◆ **SOURCE INFORMATION**:
<file path="config.mk">
export PLATFORM = sky130hd
export DESIGN_NAME = bwaa_mean
export DESIGN_NICKNAME = d
export VERILOG_FILES = /design/src/design/bwaa_pkg.sv /design/src/design/bwaa_mean.sv
export SDC_FILE = /design/constraint.sdc
export NUM_CORES = 1
export LEC_CHECK = 0
export ABC_AREA = 1
export BUFFER_PORTS_ARGS = -buffer_cell sky130_fd_sc_hd__buf_4
export CAP_MARGIN = 20
export CORE_UTILIZATION = 59
export DETAILED_ROUTE_END_ITERATION = 8
export GPL_TIMING_DRIVEN = 0
export PLACE_DENSITY = 0.88
export SLEW_MARGIN = 20
export SYNTH_ARGS = -nofsm -noshare
export SYNTH_HDL_FRONTEND = slang
export SYNTH_SLANG_ARGS = --single-unit
</file>
<file path="constraint.sdc">
create_clock -name clk -period 6.67 [get_ports clk]
set_input_delay 0 -clock clk [delete_from_list [all_inputs] [get_ports clk]]
set_output_delay 0 -clock clk [all_outputs]
set_load 0.02 [all_outputs]
</file>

◆ **WHAT TO DO**: Report how many lines above hold "path", number only.

◆ **RESULT OF THE EXERCISE**: 2